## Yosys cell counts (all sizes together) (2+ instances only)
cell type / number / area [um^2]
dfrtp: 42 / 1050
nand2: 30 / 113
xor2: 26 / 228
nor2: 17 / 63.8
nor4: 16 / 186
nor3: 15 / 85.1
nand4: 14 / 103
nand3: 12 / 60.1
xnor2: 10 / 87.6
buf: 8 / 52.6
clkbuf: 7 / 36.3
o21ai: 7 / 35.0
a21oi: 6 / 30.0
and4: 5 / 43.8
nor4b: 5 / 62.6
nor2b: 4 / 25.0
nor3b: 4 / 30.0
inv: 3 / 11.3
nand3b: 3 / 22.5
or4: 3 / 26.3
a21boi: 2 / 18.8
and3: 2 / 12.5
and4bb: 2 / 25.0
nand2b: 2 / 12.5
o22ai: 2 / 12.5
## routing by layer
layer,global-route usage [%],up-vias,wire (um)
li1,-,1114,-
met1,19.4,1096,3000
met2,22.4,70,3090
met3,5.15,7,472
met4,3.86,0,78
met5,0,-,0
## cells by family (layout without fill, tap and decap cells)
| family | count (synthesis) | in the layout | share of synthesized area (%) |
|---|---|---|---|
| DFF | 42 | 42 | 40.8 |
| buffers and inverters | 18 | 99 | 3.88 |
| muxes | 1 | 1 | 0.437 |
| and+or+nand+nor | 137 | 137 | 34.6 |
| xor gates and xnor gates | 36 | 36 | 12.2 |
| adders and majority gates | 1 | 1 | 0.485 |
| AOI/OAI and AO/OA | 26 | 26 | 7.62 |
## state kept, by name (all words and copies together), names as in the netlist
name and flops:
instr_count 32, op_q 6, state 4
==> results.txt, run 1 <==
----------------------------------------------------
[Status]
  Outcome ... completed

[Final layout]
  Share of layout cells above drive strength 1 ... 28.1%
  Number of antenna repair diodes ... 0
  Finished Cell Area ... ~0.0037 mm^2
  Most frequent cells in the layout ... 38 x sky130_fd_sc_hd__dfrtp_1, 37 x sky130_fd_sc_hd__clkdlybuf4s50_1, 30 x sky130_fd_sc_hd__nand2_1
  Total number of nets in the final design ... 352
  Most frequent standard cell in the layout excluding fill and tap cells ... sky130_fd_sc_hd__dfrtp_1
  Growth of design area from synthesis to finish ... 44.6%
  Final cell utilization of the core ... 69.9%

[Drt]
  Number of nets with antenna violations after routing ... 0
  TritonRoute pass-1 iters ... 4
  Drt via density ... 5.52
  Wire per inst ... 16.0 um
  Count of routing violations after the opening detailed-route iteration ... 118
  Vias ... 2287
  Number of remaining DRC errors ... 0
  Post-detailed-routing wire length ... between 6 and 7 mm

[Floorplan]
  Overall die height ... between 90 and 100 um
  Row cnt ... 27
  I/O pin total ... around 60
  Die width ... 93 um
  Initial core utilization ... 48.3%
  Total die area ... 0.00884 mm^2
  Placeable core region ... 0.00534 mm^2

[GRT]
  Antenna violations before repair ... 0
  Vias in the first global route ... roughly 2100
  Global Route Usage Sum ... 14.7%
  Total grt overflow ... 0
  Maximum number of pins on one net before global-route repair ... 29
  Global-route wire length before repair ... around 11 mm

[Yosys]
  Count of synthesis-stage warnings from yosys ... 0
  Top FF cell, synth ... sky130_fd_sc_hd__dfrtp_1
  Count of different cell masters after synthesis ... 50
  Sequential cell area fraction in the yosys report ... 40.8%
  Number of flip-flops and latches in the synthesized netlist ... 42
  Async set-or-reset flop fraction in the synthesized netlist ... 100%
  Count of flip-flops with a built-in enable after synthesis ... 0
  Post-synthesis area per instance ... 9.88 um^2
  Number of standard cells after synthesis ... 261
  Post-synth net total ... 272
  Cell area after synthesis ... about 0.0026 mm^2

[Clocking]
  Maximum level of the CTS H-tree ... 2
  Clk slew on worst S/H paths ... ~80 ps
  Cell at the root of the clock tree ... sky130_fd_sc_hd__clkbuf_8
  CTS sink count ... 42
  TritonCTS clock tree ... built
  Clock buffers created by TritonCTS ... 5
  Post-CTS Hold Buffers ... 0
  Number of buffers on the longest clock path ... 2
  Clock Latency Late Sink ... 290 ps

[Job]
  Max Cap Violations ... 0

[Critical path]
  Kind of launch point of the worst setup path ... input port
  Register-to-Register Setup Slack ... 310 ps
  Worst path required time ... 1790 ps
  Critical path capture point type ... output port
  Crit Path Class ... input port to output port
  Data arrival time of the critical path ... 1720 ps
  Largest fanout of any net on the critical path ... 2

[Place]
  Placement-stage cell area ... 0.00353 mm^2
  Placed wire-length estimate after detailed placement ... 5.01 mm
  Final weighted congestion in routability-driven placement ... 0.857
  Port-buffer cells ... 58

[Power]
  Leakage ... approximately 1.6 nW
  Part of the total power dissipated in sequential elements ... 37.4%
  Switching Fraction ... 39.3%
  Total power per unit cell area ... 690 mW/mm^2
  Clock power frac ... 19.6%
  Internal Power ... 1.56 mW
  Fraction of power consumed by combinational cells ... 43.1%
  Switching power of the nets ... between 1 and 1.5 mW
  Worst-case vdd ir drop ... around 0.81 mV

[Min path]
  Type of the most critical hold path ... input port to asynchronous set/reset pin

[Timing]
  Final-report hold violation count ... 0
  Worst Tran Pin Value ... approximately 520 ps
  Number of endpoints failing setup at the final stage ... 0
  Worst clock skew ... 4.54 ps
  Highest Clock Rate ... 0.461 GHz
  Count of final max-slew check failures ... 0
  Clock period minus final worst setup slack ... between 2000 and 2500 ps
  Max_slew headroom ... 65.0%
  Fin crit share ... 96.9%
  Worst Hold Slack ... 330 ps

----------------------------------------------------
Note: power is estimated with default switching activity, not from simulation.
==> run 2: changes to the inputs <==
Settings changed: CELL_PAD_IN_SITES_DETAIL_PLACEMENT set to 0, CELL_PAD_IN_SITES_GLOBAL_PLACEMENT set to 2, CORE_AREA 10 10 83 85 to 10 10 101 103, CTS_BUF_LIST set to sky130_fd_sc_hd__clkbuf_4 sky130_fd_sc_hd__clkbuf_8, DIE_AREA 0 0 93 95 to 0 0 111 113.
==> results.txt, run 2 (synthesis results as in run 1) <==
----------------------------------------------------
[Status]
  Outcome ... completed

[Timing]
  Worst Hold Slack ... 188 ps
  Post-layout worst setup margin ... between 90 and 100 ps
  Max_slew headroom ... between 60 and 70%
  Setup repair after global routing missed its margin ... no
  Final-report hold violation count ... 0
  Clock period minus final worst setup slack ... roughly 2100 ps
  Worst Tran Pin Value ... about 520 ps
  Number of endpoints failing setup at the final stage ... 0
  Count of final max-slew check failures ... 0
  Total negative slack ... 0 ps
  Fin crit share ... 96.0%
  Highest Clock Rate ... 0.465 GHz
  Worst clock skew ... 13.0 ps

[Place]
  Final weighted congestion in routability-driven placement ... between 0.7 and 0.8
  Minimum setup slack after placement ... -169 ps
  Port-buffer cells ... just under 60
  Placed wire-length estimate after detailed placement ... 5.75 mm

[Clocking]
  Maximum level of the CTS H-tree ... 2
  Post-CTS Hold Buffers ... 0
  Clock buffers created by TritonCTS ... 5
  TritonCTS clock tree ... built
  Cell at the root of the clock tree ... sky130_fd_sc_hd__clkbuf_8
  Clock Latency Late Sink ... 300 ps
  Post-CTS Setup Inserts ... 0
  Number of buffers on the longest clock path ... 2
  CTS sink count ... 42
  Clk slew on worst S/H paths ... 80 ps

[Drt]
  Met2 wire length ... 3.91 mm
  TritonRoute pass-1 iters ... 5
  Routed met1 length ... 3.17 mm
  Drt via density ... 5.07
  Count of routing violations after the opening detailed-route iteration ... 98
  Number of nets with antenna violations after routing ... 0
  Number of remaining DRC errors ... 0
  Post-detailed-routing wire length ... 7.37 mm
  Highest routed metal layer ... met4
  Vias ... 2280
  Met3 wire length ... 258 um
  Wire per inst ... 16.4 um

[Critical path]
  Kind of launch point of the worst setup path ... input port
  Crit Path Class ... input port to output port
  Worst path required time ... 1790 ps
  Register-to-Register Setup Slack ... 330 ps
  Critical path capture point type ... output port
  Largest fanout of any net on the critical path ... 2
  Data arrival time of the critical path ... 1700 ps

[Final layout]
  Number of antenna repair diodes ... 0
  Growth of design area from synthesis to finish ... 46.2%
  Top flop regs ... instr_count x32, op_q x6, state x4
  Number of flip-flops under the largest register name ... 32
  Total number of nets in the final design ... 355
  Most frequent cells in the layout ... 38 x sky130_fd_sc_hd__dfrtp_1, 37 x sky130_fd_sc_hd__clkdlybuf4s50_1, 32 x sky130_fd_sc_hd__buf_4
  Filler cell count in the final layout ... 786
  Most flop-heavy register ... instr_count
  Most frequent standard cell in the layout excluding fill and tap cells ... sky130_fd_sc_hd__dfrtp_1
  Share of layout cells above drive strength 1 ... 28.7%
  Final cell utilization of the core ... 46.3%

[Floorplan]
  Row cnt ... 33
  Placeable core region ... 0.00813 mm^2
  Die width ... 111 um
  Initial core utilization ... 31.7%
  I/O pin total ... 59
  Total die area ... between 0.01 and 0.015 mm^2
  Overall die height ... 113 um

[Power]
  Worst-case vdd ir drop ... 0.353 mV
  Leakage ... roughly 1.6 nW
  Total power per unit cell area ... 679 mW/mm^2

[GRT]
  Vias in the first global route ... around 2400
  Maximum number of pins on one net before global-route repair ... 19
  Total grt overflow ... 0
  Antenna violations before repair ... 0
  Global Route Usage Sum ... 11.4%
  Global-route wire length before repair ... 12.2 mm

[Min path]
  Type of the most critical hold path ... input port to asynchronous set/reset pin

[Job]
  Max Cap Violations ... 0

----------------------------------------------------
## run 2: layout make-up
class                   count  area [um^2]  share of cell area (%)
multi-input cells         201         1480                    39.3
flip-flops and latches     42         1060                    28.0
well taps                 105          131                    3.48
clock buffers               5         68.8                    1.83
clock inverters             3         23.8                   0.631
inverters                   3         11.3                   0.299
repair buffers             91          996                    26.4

# # # # # # #

» Task details
The lines from the top of the data above down to the line containing "and4bb: 2 / 25.0" are to be copied exactly; no other line should appear.

» Reply to the task
## Yosys cell counts (all sizes together) (2+ instances only)
cell type / number / area [um^2]
dfrtp: 42 / 1050
nand2: 30 / 113
xor2: 26 / 228
nor2: 17 / 63.8
nor4: 16 / 186
nor3: 15 / 85.1
nand4: 14 / 103
nand3: 12 / 60.1
xnor2: 10 / 87.6
buf: 8 / 52.6
clkbuf: 7 / 36.3
o21ai: 7 / 35.0
a21oi: 6 / 30.0
and4: 5 / 43.8
nor4b: 5 / 62.6
nor2b: 4 / 25.0
nor3b: 4 / 30.0
inv: 3 / 11.3
nand3b: 3 / 22.5
or4: 3 / 26.3
a21boi: 2 / 18.8
and3: 2 / 12.5
and4bb: 2 / 25.0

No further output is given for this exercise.